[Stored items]
========
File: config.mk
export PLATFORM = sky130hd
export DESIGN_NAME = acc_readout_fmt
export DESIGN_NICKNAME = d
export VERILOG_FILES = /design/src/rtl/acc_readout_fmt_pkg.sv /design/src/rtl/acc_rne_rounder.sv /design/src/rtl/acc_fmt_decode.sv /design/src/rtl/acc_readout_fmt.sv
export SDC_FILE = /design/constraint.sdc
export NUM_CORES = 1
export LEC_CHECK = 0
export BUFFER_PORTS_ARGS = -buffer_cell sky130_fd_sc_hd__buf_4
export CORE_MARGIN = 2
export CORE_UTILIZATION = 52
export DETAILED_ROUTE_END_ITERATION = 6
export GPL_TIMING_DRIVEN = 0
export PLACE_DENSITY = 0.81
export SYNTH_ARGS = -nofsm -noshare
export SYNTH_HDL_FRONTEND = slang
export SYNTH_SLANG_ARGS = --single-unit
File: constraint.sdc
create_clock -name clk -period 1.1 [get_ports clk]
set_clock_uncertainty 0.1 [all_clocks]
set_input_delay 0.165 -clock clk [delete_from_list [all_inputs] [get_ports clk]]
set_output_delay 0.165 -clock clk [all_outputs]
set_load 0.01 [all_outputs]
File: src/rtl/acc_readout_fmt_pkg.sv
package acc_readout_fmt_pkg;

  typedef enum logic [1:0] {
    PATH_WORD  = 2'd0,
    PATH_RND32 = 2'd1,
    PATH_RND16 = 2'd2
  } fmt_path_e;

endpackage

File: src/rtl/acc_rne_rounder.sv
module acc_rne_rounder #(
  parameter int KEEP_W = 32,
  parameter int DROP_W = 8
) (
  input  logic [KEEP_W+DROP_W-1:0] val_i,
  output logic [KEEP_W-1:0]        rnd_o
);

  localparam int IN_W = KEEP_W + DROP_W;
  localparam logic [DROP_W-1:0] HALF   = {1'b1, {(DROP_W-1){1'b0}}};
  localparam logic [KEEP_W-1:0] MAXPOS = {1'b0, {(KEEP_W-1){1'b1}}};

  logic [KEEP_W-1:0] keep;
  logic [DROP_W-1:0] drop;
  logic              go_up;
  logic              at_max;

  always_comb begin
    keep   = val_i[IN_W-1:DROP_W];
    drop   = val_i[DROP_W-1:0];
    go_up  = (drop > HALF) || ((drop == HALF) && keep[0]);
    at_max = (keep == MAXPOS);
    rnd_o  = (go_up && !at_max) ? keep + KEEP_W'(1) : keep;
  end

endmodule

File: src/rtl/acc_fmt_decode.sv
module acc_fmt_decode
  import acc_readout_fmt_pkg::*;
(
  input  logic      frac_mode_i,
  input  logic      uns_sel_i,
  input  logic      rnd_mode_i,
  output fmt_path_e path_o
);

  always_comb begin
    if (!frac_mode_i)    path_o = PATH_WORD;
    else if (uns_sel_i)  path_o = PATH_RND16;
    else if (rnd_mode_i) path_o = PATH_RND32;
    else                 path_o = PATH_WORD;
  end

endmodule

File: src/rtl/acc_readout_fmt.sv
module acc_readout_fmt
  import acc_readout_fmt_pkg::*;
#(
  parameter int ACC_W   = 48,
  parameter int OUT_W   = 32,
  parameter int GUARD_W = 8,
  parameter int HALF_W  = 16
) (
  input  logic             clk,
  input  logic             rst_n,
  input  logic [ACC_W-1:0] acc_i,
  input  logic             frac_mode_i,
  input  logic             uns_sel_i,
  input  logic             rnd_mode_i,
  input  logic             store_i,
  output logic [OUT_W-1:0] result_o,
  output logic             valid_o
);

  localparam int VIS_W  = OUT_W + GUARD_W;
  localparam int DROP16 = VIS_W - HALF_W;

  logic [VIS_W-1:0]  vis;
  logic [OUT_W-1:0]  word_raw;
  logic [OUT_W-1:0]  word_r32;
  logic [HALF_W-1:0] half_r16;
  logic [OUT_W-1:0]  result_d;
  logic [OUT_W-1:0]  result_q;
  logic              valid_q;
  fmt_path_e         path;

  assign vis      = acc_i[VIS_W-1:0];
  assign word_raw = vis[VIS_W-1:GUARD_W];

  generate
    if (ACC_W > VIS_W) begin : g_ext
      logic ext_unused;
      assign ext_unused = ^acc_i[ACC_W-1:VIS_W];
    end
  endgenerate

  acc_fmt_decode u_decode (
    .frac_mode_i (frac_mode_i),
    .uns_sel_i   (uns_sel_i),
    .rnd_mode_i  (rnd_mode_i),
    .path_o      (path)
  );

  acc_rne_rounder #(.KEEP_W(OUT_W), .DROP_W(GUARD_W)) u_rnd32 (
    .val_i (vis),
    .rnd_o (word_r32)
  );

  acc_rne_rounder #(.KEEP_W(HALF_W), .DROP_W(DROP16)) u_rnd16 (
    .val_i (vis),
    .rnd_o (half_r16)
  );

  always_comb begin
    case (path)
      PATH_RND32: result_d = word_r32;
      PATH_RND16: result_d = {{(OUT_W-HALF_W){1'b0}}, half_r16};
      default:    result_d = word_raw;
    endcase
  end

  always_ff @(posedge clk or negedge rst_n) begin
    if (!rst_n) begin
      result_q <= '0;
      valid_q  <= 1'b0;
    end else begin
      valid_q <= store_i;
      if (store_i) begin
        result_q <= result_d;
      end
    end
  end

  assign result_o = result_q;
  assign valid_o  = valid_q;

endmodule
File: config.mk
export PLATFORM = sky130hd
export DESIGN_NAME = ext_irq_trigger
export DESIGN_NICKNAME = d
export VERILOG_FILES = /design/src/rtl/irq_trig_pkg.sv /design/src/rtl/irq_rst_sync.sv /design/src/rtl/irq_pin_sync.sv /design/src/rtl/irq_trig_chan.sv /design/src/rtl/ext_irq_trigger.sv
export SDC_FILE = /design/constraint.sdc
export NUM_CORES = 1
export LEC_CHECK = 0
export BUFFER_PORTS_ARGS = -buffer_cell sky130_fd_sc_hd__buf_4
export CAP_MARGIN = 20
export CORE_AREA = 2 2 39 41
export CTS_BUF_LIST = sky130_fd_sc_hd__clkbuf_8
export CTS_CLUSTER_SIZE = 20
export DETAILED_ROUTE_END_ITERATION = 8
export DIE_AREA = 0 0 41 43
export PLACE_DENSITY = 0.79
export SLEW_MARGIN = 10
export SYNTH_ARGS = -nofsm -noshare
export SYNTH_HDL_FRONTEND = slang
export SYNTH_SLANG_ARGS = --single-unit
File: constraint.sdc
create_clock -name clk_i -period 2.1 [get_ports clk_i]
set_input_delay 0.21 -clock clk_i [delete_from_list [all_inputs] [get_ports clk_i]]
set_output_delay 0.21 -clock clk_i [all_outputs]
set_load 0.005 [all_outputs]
========
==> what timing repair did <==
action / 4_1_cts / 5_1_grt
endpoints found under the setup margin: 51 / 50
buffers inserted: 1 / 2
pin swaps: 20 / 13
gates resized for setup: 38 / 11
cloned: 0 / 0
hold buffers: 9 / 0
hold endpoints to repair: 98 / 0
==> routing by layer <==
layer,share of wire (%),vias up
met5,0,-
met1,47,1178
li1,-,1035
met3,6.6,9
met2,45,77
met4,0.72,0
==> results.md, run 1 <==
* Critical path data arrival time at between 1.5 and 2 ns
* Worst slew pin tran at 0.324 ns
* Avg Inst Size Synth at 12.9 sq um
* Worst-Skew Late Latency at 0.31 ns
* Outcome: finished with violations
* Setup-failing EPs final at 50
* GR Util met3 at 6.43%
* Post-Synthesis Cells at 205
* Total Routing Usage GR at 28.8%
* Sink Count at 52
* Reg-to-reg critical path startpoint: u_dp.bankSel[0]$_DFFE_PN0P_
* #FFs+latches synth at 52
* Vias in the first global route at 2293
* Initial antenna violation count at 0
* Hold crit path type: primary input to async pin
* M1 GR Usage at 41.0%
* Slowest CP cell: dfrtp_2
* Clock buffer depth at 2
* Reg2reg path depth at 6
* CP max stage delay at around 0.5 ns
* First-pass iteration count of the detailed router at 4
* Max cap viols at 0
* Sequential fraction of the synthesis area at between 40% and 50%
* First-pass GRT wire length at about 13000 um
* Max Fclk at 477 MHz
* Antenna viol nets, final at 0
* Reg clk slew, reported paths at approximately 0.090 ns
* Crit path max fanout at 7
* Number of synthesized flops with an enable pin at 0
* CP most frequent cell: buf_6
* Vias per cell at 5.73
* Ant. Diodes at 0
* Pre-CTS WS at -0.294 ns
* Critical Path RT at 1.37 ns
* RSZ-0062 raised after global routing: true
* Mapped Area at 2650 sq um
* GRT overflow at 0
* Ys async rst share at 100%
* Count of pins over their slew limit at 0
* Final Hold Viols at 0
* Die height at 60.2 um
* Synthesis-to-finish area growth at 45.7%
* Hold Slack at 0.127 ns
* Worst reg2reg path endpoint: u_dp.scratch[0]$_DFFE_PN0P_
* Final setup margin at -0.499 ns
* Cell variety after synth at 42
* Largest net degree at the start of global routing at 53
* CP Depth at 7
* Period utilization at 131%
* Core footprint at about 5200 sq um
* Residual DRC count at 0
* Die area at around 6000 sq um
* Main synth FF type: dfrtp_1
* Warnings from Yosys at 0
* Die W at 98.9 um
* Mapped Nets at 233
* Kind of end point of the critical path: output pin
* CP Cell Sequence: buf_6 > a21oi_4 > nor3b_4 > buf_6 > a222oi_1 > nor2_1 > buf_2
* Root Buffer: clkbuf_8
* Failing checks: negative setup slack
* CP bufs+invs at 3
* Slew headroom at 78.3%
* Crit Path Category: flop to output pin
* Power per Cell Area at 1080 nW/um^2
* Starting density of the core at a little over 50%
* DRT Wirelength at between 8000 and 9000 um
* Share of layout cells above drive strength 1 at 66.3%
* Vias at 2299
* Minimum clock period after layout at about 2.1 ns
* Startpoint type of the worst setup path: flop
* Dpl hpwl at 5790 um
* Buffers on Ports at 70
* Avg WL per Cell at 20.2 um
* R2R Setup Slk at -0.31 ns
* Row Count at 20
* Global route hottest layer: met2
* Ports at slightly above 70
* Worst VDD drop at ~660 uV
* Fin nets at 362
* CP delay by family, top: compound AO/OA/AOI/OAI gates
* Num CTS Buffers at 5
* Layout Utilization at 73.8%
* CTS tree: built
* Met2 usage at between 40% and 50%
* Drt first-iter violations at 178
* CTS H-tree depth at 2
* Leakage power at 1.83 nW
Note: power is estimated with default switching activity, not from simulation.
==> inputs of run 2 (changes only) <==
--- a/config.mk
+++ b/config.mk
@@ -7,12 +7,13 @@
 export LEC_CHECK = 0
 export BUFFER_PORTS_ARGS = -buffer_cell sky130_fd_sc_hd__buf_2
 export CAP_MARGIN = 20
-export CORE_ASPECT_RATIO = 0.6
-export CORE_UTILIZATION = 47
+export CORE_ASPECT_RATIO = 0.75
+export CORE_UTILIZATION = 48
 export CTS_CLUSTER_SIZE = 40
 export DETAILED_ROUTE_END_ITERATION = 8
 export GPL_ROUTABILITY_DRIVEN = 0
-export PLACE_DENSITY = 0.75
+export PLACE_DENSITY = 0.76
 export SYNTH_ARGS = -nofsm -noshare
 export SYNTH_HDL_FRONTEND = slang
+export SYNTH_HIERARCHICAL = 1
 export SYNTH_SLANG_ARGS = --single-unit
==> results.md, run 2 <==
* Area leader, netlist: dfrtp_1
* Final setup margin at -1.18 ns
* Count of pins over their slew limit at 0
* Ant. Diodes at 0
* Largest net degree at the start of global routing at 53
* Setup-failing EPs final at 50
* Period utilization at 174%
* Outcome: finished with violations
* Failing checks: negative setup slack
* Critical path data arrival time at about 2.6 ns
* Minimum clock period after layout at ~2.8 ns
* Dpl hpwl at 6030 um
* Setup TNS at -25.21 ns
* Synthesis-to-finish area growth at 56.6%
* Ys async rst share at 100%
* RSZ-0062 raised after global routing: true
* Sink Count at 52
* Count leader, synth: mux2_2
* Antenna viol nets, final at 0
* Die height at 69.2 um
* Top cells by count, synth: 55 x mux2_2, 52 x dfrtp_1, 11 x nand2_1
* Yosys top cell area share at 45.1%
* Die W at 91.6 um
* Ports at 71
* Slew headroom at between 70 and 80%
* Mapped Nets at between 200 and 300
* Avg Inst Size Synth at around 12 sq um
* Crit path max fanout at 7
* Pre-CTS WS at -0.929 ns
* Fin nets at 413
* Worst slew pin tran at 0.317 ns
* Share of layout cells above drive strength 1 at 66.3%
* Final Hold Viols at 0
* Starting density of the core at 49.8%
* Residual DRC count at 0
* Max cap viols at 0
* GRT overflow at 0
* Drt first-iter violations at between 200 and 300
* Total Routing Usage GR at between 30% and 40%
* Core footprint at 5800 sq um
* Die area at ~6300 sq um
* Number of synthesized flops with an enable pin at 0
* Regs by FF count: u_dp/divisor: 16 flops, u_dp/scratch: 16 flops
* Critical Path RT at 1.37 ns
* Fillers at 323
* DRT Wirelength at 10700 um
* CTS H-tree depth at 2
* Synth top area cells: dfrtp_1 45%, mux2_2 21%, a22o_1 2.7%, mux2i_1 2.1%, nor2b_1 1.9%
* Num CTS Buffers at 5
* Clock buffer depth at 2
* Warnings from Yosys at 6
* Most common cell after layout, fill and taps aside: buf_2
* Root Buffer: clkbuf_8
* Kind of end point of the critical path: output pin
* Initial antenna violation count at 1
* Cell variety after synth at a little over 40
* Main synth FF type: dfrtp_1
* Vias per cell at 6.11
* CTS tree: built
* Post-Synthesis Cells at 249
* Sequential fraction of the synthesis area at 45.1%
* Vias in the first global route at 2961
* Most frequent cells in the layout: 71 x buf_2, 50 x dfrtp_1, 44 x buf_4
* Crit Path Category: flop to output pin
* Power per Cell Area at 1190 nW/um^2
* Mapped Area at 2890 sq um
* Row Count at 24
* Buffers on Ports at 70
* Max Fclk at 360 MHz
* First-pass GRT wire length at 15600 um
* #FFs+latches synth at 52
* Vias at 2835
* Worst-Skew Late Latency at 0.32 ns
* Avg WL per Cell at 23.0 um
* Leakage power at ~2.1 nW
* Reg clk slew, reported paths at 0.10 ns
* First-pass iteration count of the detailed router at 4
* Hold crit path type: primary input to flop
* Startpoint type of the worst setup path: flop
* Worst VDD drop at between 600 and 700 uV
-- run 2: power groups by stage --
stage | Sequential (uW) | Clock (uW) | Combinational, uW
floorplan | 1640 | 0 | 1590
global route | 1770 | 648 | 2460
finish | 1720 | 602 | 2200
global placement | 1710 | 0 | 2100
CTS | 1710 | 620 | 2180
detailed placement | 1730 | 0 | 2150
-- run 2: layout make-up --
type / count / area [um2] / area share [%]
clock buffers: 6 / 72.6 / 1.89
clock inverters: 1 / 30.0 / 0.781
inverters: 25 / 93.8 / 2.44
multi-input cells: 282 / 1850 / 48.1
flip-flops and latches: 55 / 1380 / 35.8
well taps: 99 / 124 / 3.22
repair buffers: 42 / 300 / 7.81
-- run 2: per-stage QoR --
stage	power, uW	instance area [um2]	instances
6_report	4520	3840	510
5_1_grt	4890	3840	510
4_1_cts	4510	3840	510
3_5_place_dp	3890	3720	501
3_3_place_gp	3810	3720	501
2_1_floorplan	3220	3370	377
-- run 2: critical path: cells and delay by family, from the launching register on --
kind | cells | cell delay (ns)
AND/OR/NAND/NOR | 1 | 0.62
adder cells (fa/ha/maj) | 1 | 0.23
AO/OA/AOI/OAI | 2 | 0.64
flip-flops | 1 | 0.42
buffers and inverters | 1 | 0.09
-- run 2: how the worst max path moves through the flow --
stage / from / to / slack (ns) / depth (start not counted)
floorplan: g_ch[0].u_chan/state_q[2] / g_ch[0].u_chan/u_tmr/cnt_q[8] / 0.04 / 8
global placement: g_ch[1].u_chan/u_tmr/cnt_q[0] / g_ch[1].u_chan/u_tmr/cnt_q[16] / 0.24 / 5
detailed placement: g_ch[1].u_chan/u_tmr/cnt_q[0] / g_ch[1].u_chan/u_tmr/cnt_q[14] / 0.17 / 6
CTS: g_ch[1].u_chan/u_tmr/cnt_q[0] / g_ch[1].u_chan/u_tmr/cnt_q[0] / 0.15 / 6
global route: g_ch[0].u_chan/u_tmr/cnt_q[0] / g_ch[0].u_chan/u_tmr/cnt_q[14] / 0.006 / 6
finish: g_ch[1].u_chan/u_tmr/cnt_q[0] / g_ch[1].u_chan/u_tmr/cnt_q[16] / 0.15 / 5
========
▶ PROBLEM DESCRIPTION: Above are the lines; repeat exactly the ones from the line containing "what timing repair" down to the line containing "route at 2293", both inclusive.

▶ RESPONSE AREA:
==> what timing repair did <==
action / 4_1_cts / 5_1_grt
endpoints found under the setup margin: 51 / 50
buffers inserted: 1 / 2
pin swaps: 20 / 13
gates resized for setup: 38 / 11
cloned: 0 / 0
hold buffers: 9 / 0
hold endpoints to repair: 98 / 0
==> routing by layer <==
layer,share of wire (%),vias up
met5,0,-
met1,47,1178
li1,-,1035
met3,6.6,9
met2,45,77
met4,0.72,0
==> results.md, run 1 <==
* Critical path data arrival time at between 1.5 and 2 ns
* Worst slew pin tran at 0.324 ns
* Avg Inst Size Synth at 12.9 sq um
* Worst-Skew Late Latency at 0.31 ns
* Outcome: finished with violations
* Setup-failing EPs final at 50
* GR Util met3 at 6.43%
* Post-Synthesis Cells at 205
* Total Routing Usage GR at 28.8%
* Sink Count at 52
* Reg-to-reg critical path startpoint: u_dp.bankSel[0]$_DFFE_PN0P_
* #FFs+latches synth at 52
* Vias in the first global route at 2293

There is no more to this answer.